Now that interest expense of up to 30% of taxable income can be deducted under tax reform, financial planners are being advised to explore real estate activity among alternative investment vehicles.

“There is a carve-out in that interest provision for certain real estate investments,” said David Sites, an international tax partner at Grant Thornton LLP. “Investors can mitigate the interest limitation by focusing on qualified real estate transactions. The partnership deduction can also be applied more favorably upon real estate businesses.”

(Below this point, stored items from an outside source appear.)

===== config.mk =====
export PLATFORM = sky130hd
export DESIGN_NAME = tick_generator
export DESIGN_NICKNAME = d
export VERILOG_FILES = /design/src/rtl/tick_gen_pkg.sv /design/src/rtl/tick_gen_mod_counter.sv /design/src/rtl/tick_generator.sv
export SDC_FILE = /design/constraint.sdc
export NUM_CORES = 1
export LEC_CHECK = 0
export CORE_MARGIN = 8
export CORE_UTILIZATION = 55
export DETAILED_ROUTE_END_ITERATION = 10
export PLACE_DENSITY = 0.72
export SYNTH_ARGS = -nofsm -noshare
export SYNTH_HDL_FRONTEND = slang
export SYNTH_SLANG_ARGS = --single-unit

===== constraint.sdc =====
create_clock -name clk -period 2.1 [get_ports clk]
set_clock_uncertainty 0.05 [all_clocks]
set_input_delay 0.21 -clock clk [delete_from_list [all_inputs] [get_ports clk]]
set_output_delay 0.21 -clock clk [all_outputs]
set_load 0.01 [all_outputs]

===== src/rtl/tick_gen_pkg.sv =====
// Shared constants and helpers for the tick generator.
//   SYS_CLK_HZ / FAST_HZ / SLOW_HZ : default board and time-base frequencies
//   div_width(n)                   : counter width for a modulo-n counter
package tick_gen_pkg;

  localparam int SYS_CLK_HZ = 50_000_000;
  localparam int FAST_HZ    = 100;
  localparam int SLOW_HZ    = 1;

  // $clog2(n) with a floor of 1 so a modulo-1 or modulo-2 counter still has
  // a real register bit.
  function automatic int div_width(input int n);
    return (n <= 2) ? 1 : $clog2(n);
  endfunction

endpackage


===== src/rtl/tick_gen_mod_counter.sv =====
// Modulo-N counter stage with registered wrap strobe and half-period flag.
//   clk  : clock, all state on rising edge
//   rst  : asynchronous active-high reset
//   clr  : synchronous restart to count 0 (beats en)
//   en   : advance enable; low holds cnt and half, forces wrap low
//   cnt  : current count, 0..N-1
//   half : registered, high while cnt is in N/2..N-1
//   wrap : registered one-cycle strobe, high in the cycle after cnt N-1 -> 0
module mod_counter
  import tick_gen_pkg::*;
#(
  parameter int N = 10
) (
  input  logic                      clk,
  input  logic                      rst,
  input  logic                      clr,
  input  logic                      en,
  output logic [div_width(N)-1:0]   cnt,
  output logic                      half,
  output logic                      wrap
);

  localparam int W = div_width(N);
  localparam logic [W-1:0] LAST    = W'(N - 1);
  localparam logic [W-1:0] HALF_M1 = W'(N / 2 - 1);

  logic [W-1:0] cnt_q, cnt_d;
  logic         half_q, half_d;
  logic         wrap_q, wrap_d;

  always_comb begin
    cnt_d  = cnt_q;
    half_d = half_q;
    wrap_d = 1'b0;
    if (clr) begin
      cnt_d  = '0;
      half_d = 1'b0;
    end else if (en) begin
      if (cnt_q == LAST) begin
        cnt_d  = '0;
        half_d = 1'b0;
        wrap_d = 1'b1;
      end else begin
        cnt_d = cnt_q + 1'b1;
        // Second half of the period starts on the N/2-1 -> N/2 step.
        if (cnt_q == HALF_M1) half_d = 1'b1;
      end
    end
  end

  always_ff @(posedge clk or posedge rst) begin
    if (rst) begin
      cnt_q  <= '0;
      half_q <= 1'b0;
      wrap_q <= 1'b0;
    end else begin
      cnt_q  <= cnt_d;
      half_q <= half_d;
      wrap_q <= wrap_d;
    end
  end

  assign cnt  = cnt_q;
  assign half = half_q;
  assign wrap = wrap_q;

endmodule


===== src/rtl/tick_generator.sv =====
// Fast (FAST_HZ) and slow (SLOW_HZ) time bases derived from the system clock.
//   clk       : system clock
//   rst       : asynchronous active-high reset
//   run       : count enable; low freezes both time bases
//   sync_clr  : synchronous phase restart (beats run)
//   tick_fast : one-cycle strobe every CLK_FREQ_HZ/FAST_HZ cycles
//   tick_slow : one-cycle strobe at SLOW_HZ, coincident with a tick_fast
//   sq_fast   : FAST_HZ square wave, 50% duty
//   sq_slow   : SLOW_HZ square wave, 50% duty
// All outputs come straight from registers inside the counter stages.
module tick_generator #(
  parameter int CLK_FREQ_HZ = tick_gen_pkg::SYS_CLK_HZ,
  parameter int FAST_HZ     = tick_gen_pkg::FAST_HZ,
  parameter int SLOW_HZ     = tick_gen_pkg::SLOW_HZ
) (
  input  logic clk,
  input  logic rst,
  input  logic run,
  input  logic sync_clr,
  output logic tick_fast,
  output logic tick_slow,
  output logic sq_fast,
  output logic sq_slow
);

  import tick_gen_pkg::*;

  localparam int FAST_DIV = CLK_FREQ_HZ / FAST_HZ;
  localparam int RATIO    = FAST_HZ / SLOW_HZ;
  localparam int FW       = div_width(FAST_DIV);
  localparam int SW       = div_width(RATIO);

  if (SLOW_HZ <= 0 || FAST_HZ <= SLOW_HZ ||
      (CLK_FREQ_HZ % (2 * FAST_HZ)) != 0 ||
      (FAST_HZ % SLOW_HZ) != 0 || ((FAST_HZ / SLOW_HZ) % 2) != 0) begin : g_param_check
    $error("tick_generator: CLK_FREQ_HZ must be a multiple of 2*FAST_HZ and FAST_HZ/SLOW_HZ an even integer");
  end

  logic [FW-1:0] pre_cnt;
  logic [SW-1:0] sec_cnt;
  logic          fast_last;

  // The slow stage steps on the same edge the fast stage wraps, so its
  // enable is the fast terminal-count condition rather than the registered
  // tick (which would be one cycle late and break tick coincidence).
  assign fast_last = run && (pre_cnt == FW'(FAST_DIV - 1));

  mod_counter #(.N(FAST_DIV)) u_fast (
    .clk  (clk),
    .rst  (rst),
    .clr  (sync_clr),
    .en   (run),
    .cnt  (pre_cnt),
    .half (sq_fast),
    .wrap (tick_fast)
  );

  mod_counter #(.N(RATIO)) u_slow (
    .clk  (clk),
    .rst  (rst),
    .clr  (sync_clr),
    .en   (fast_last),
    .cnt  (sec_cnt),
    .half (sq_slow),
    .wrap (tick_slow)
  );

  // Counters have no overflow state beyond their terminal value.
  a_pre_range : assert property (@(posedge clk) disable iff (rst)
                                 pre_cnt <= FW'(FAST_DIV - 1));
  a_sec_range : assert property (@(posedge clk) disable iff (rst)
                                 sec_cnt <= SW'(RATIO - 1));

endmodule

; ---- Yosys cells after proc, flatten, opt, wreduce, memory -nomap -nowiden
; Index checks and enable logic that the tools add are counted.
[totals]
regBits = 30
inputBits = 4
output_inout_bits = 4
[classes]
addsub = 2
n_eq_ne = 4
muxes = 20
reduce_logical = 7
[ops]
columns = op, count
row1 = $mux W19, 3
row2 = $mux W7, 3
row3 = $add A19 B1 Y19 const B, 1
row4 = $eq A19 B18 Y1 const B, 1
row5 = $eq A19 B19 Y1 const B, 1
row6 = $mux W1, 14
row7 = $add A7 B1 Y7 const B, 1
row8 = $eq A7 B6 Y1 const B, 1
row9 = $eq A7 B7 Y1 const B, 1
row10 = $reduce_bool A3 Y1, 2
row11 = $reduce_and A2 Y1, 2
row12 = $reduce_bool A2 Y1, 2
row13 = $logic_and A1 B1 Y1, 1

; ---- Depth between registers and ports, before layout
; Gate-level depths: netlist (run 1).
[logic_depth]
ltp_word = 5
ltp_mapped = 6
depth_no_buf = 6

; ---- By module
; A second synthesis (run 1) with hierarchy kept.
[hier_totals]
cells_unflattened = 184
hier_area_um2 = 1720.4
[by_module_without_submodules]
columns = module, instances, cells_each, area_each_um2
row1 = mod_counter at u_fast, 1, 122, 1144.8
row2 = mod_counter at u_slow, 1, 55, 511.7
row3 = tick_generator, 1, 7, 63.8

; ---- Worst setup path after synthesis (run 1)
; Ideal clock, no wire load.
[synth_path]
path_type = reg-to-reg
startpoint = reg u_fast.cnt_q[0], in the netlist u_fast.cnt[0]
endpoint = reg u_slow.cnt_q[5], in the netlist u_slow.cnt[5]
setup_time_ns = 0.121
t_arrival_ns = 1.645
required_time_ns = 1.929
slack_ns = 0.284
path_stages_with_launch = 7
synth_period_minus_slack_ns = 1.816
cell_sequence = dfrtp_1 ha_1 nand3_1 or3_1 o21ai_4 o21ai_1 a22o_1
[synth_via]
elab_chain_cells = 3
[synth_rtl]
columns = element, line
row1 = "start, declared", tick_gen_mod_counter.sv:27  ; logic [W-1:0] cnt_q, cnt_d;
row2 = "start signal, assigned", tick_gen_mod_counter.sv:57  ; cnt_q <= cnt_d;
row3 = $eq A19 B19 Y1, tick_generator.sv:46  ; assign fast_last = run && (pre_cnt == FW'(FAST_DIV - 1));
row4 = $logic_and A1 B1 Y1, tick_generator.sv:46
row5 = $reduce_bool A2 Y1 (no source line), --
row6 = "end signal, assigned", tick_gen_mod_counter.sv:57
row7 = "end, declared", tick_gen_mod_counter.sv:27
; Every way passes these cells.
; A chain may end at the register's enable or synchronous reset.

; ---- Worst setup path in the final report (run 1)
[layout_path]
startpoint = reg u_fast.cnt_q[4], in the netlist u_fast.cnt[4]
endpoint = reg u_slow.cnt_q[4], in the netlist u_slow.cnt[4]
; The elaborated chain is that of the path after synthesis.

==> run_summary.xml, run 1 <==
<?xml version="1.0" encoding="UTF-8"?>
<metrics>
  <group name="logic_synthesis">
    <metric name="number_of_enable_type_register_cells_in_the_synthesized_netlist" unit="">0</metric>
    <metric name="synth_adder_area_share" unit="%">2.315</metric>
    <metric name="ys_top_cells_by_area" unit="">dfrtp_1, nor2_1, xor2_1</metric>
    <metric name="yosys.cell_types.count" unit="">41</metric>
    <metric name="cell_taking_the_most_area_after_synthesis" unit="">dfrtp_1</metric>
    <metric name="synth_commonest_cells" unit="">dfrtp_1, nor2_1, nand2_1</metric>
    <metric name="synth_area_in_compound_gates" unit="%">9.568</metric>
    <metric name="synth-main-ff-cell" unit="">dfrtp_1</metric>
    <metric name="synth.mux.area_fraction" unit="%">0.6173</metric>
    <metric name="synthArstFlopShare" unit="%">100.0</metric>
    <metric name="ff_latch_count_synth" unit="">30</metric>
    <metric name="synth_xor_area_share" unit="%">7.562</metric>
    <metric name="mappedNetlistArea" unit="sq um">1622</metric>
    <metric name="synth_simple_gate_area_share" unit="%">30.71</metric>
    <metric name="syn_avg_cell_area" unit="sq um">9.373</metric>
    <metric name="synthesis.yosys.warnings" unit="">0</metric>
    <metric name="number_of_nets_produced_by_synthesis" unit="">180</metric>
    <metric name="postSynthCellCount" unit="">173</metric>
    <metric name="main_combinational_cell_family_by_area_after_synthesis" unit="">simple AND/OR/NAND/NOR gates</metric>
    <metric name="synth.top_cell.area_share" unit="%">46.30</metric>
    <metric name="synth-seq-area-share" unit="%">46.30</metric>
    <metric name="yosysMostFrequentCell" unit="">dfrtp_1</metric>
  </group>
  <group name="pwr">
    <metric name="clkPwrFrac" unit="%">36.8</metric>
    <metric name="power-per-cell-area" unit="nW/um^2">544.7</metric>
    <metric name="static-leakage-power" unit="nW">0.7718</metric>
    <metric name="internal_power" unit="mW">0.7617</metric>
    <metric name="net-switching-power" unit="mW">0.2469</metric>
    <metric name="share_comb_of_total_power" unit="%">5.3</metric>
    <metric name="peak_supply_drop" unit="mV">0.4631</metric>
    <metric name="total_power" unit="mW">1.009</metric>
    <metric name="seq_power_share" unit="%">57.9</metric>
    <metric name="switching_share" unit="%">24.48</metric>
  </group>
  <group name="placed_design">
    <metric name="place_area" unit="sq um">1792</metric>
    <metric name="post_placement_worst_setup_slack" unit="ns">0.2124</metric>
    <metric name="finalWeightedCongestion" unit="">0.8785</metric>
    <metric name="portBuffers" unit="">7</metric>
    <metric name="post-dp-hpwl" unit="mm">2.594</metric>
  </group>
  <group name="worst_setup_path">
    <metric name="worst-path-max-fanout" unit="">7</metric>
    <metric name="setup.worst_path.start_class" unit="">flip-flop</metric>
    <metric name="critical_path_required" unit="ns">2.33</metric>
    <metric name="arrival" unit="ns">2.14</metric>
    <metric name="worst_path_slowest_cell" unit="">dfrtp_1</metric>
    <metric name="crit_path_cell_trace" unit="">and4bb_1, and4b_4, nand3_4, or4_1, a21oi_1</metric>
    <metric name="end_kind" unit="">flip-flop</metric>
    <metric name="crit_path_max_incr_delay" unit="ns">0.50</metric>
    <metric name="criticalPathCategory" unit="">flip-flop to flip-flop</metric>
  </group>
  <group name="global_route">
    <metric name="global_route_wire_length_before_repair" unit="mm">6.285</metric>
    <metric name="grt_antenna_before_repair" unit="">0</metric>
    <metric name="gr-usage-all-layers" unit="%">15.72</metric>
    <metric name="grt_max_degree" unit="">31</metric>
    <metric name="grt_pass1_vias" unit="">1351</metric>
    <metric name="grt-ovfl-total" unit="">0</metric>
  </group>
  <group name="drt">
    <metric name="ant_nets" unit="">0</metric>
    <metric name="dr_total_vias" unit="">1360</metric>
    <metric name="met3_wirelength" unit="microns">160</metric>
    <metric name="routed_wirelength" unit="mm">3.580</metric>
    <metric name="drt_first_iter_violations" unit="">106</metric>
    <metric name="route.detailed.drc" unit="">0</metric>
    <metric name="drt-pass1-iter-count" unit="">4</metric>
    <metric name="wire_per_inst" unit="microns">15.84</metric>
    <metric name="route.met2.wl" unit="mm">1.674</metric>
    <metric name="top_layer" unit="">met4</metric>
    <metric name="vias_per_cell" unit="">6.018</metric>
    <metric name="detail_route.wirelength.met1" unit="mm">1.637</metric>
  </group>
  <group name="finish">
    <metric name="nets" unit="">201</metric>
    <metric name="n_antenna_cell" unit="">0</metric>
    <metric name="drive_gt1_share" unit="%">12.82</metric>
    <metric name="area_growth" unit="%">14.20</metric>
    <metric name="final_area" unit="sq um">1852</metric>
  </group>
  <group name="sta">
    <metric name="post-route-worst-setup-slack" unit="ns">0.1840</metric>
    <metric name="fmax" unit="GHz">0.5219</metric>
    <metric name="grt_setup_unrepaired" unit="">false</metric>
    <metric name="finalSetupTns" unit="ns">0</metric>
    <metric name="final_max_slew_viol_count" unit="">0</metric>
    <metric name="finalHoldWorstSlack" unit="ns">0.1780</metric>
    <metric name="worst_slew_pin_slew" unit="ns">0.3750</metric>
    <metric name="slew_headroom" unit="%">74.77</metric>
    <metric name="period_needed" unit="ns">1.916</metric>
    <metric name="share_of_the_clock_period_used_by_the_worst_path" unit="%">91.24</metric>
    <metric name="setup_viol" unit="">0</metric>
    <metric name="hold_viol_final" unit="">0</metric>
  </group>
  <group name="die">
    <metric name="initial_utilization" unit="%">58.30</metric>
    <metric name="die-height" unit="microns">70.30</metric>
    <metric name="overall_die_width" unit="microns">70.30</metric>
    <metric name="design.die.area" unit="sq um">4942</metric>
    <metric name="floorplan.core_area" unit="sq um">2781</metric>
    <metric name="row_count" unit="">19</metric>
    <metric name="ios" unit="">8</metric>
  </group>
  <group name="cts">
    <metric name="clkLatencyLatePin" unit="ns">0.35</metric>
    <metric name="cts_root_buffer" unit="">clkbuf_4</metric>
    <metric name="hold_buf_cts" unit="">0</metric>
    <metric name="maximum_count_of_clock_buffers_along_a_single_path" unit="">2</metric>
    <metric name="cts-buffers-inserted" unit="">5</metric>
    <metric name="cts_resized" unit="">0</metric>
    <metric name="postCtsSetupBuffers" unit="">0</metric>
    <metric name="cts_max_level" unit="">2</metric>
    <metric name="clock-sinks" unit="">30</metric>
    <metric name="clock_pin_slew_worst_setup_and_hold_paths" unit="ns">0.10</metric>
    <metric name="clock_tree_from_tritoncts" unit="">done</metric>
  </group>
  <group name="status">
    <metric name="run_status" unit="">completed</metric>
  </group>
  <group name="min_path">
    <metric name="timing.hold.worst.class" unit="">input port to async pin</metric>
  </group>
  <group name="job">
    <metric name="drv_cap" unit="">0</metric>
  </group>
</metrics>
==> final cells by class <==
class / instances / area, sq um
timing repair buffer: 18 / 152.6
clock buffer: 7 / 55.05
multi-input combinational: 132 / 823.3
fill: 223 / 929.6
clock inverter: 1 / 5.005
tap: 31 / 38.79
inverter: 7 / 26.28
sequential: 30 / 750.7
==> path summary, 6_finish.rpt <==
check | startpoint | to | slack (ns) | cells after the start
setup / recovery | u_fast.cnt[4]$_DFFE_PP0P_ | u_slow.cnt[4]$_DFFE_PP0P_ | 0.18 | 5
hold / removal | rst | u_slow.cnt[3]$_DFFE_PP0P_ | 0.18 | 3
setup reg to reg | u_fast.cnt[4]$_DFFE_PP0P_ | u_slow.cnt[4]$_DFFE_PP0P_ | 0.18 | 5
hold reg to reg | u_slow.half$_DFFE_PP0P_ | u_slow.half$_DFFE_PP0P_ | 0.48 | 2
max in group asynchronous | rst | u_fast.cnt[2]$_DFFE_PP0P_ | 1.55 | 3
min in group clk | u_slow.half$_DFFE_PP0P_ | u_slow.half$_DFFE_PP0P_ | 0.48 | 2
==> through the flow <==
step,std cells,util [%]
floorplan,173,-
detailed placement,218,64.42
finish,226,66.58
global placement,218,64.42
global route,226,66.58
CTS,226,66.58
==> layout by cell type, fill, tap and decap left out, types with 3 or more instances in the layout <==
cell type,count
dfrtp_1,30
nor2_1,27
nand2_1,14
nand3_1,11
xor2_1,11
buf_4,11
nand4_1,9
a21oi_1,7
clkdlybuf4s50_1,7
inv_1,6
nor3_1,6
clkbuf_4,5
and3_1,4
or4_1,3
o21ai_0,3
xnor2_1,3
ha_1,3
==> worst max-delay path: cells and delay by family (launching register included) <==
kind	cells	cell delay (ns)
AO/OA/AOI/OAI	1	0.16
AND/OR/NAND/NOR	4	1.15
flip-flops	1	0.50
==> cell families (layout without fill, tap and decap cells) <==
logic type / Yosys count / after routing
and+or+nand+nor: 91 / 91
DFF: 30 / 30
AOI/OAI and AO/OA: 23 / 23
xor gates and xnor gates: 14 / 14
buffers and inverters: 11 / 33
adders and majority gates: 3 / 3
muxes: 1 / 1
==> per-layer routing <==
| layer | track usage [%] | vias up |
|---|---|---|
| met2 | 25.05 | 44 |
| li1 | - | 665 |
| met3 | 3.672 | 9 |
| met1 | 18.71 | 642 |
| met5 | 0 | - |
| met4 | 9.375 | 0 |
==> power by group through the flow <==
stage / Sequential (mW) / Combinational (mW) / Clock (mW)
2_1_floorplan: 0.594 / 0.0311 / 0
3_3_place_gp: 0.594 / 0.0535 / 0
3_5_place_dp: 0.595 / 0.0546 / 0
4_1_cts: 0.583 / 0.0549 / 0.383
5_1_grt: 0.584 / 0.0619 / 0.402
6_report: 0.584 / 0.0537 / 0.371
==> state kept, by name, summed over array words and instances, names as in the netlist <==
| register | flops |
|---|---|
| u_fast.cnt | 19 |
| u_fast.half | 1 |
| u_slow.half | 1 |
| u_slow.cnt | 7 |
| u_slow.wrap | 1 |
| u_fast.wrap | 1 |
Power figures use the tool's default switching activity.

The fact that the corporate tax rate has been cut from 35% to 21% makes investing through a corporate structure more beneficial than it was in the past when compared with a flow-through or pass-through structure. As a result, the C corporation could now be a viable investment vehicle, according to Sites, who lectured at a New York alternative investment round table on January 25 called “U.S. Tax Reform: Opportunities and Challenges.”

“You traditionally would never think about a corporate structure to invest from an alternative perspective,” said Sites. “Now investors will want to evaluate whether it makes sense to lower that first incidence of taxation to 21% so that there is more money to reinvest or if it’s more beneficial to pay the tax at the individual level and then distribute enough money to shareholders to pay that individual tax.”

A company can only deduct interest expense up to 30% of earnings before interest, taxes, depreciation and amortization.

“Because of the limitations on interest deductions, we're going to see a shift in the global demand for leverage,” Sites said. “We may see an asset manager consider putting 40% leverage on a business instead of 80% in order to alleviate some of the disallowed interest expense and return more of it to equity.”

As a result, hedge funds and private equity funds are expected to be more focused on businesses that are going to return the most after-tax cash flow.

“What that means for the alternative space in the U.S. is less of an ability to invest in a pool of debt securities or buy a bundled, collateralized obligation and more demand for equity from the public markets, private markets, private equity, hedge funds or owner-operated businesses that have reinvested their earnings,” Sites said.

The interest limitations play off expensing provisions, Sites said, which highly favor capital- and labor-intensive industries.

“The tax law is not as beneficial, on both the domestic and the international side, to technology companies or pharma companies, which are more knowledge- and IT-based, as opposed to businesses heavily invested in machinery, equipment or building plants,” he said.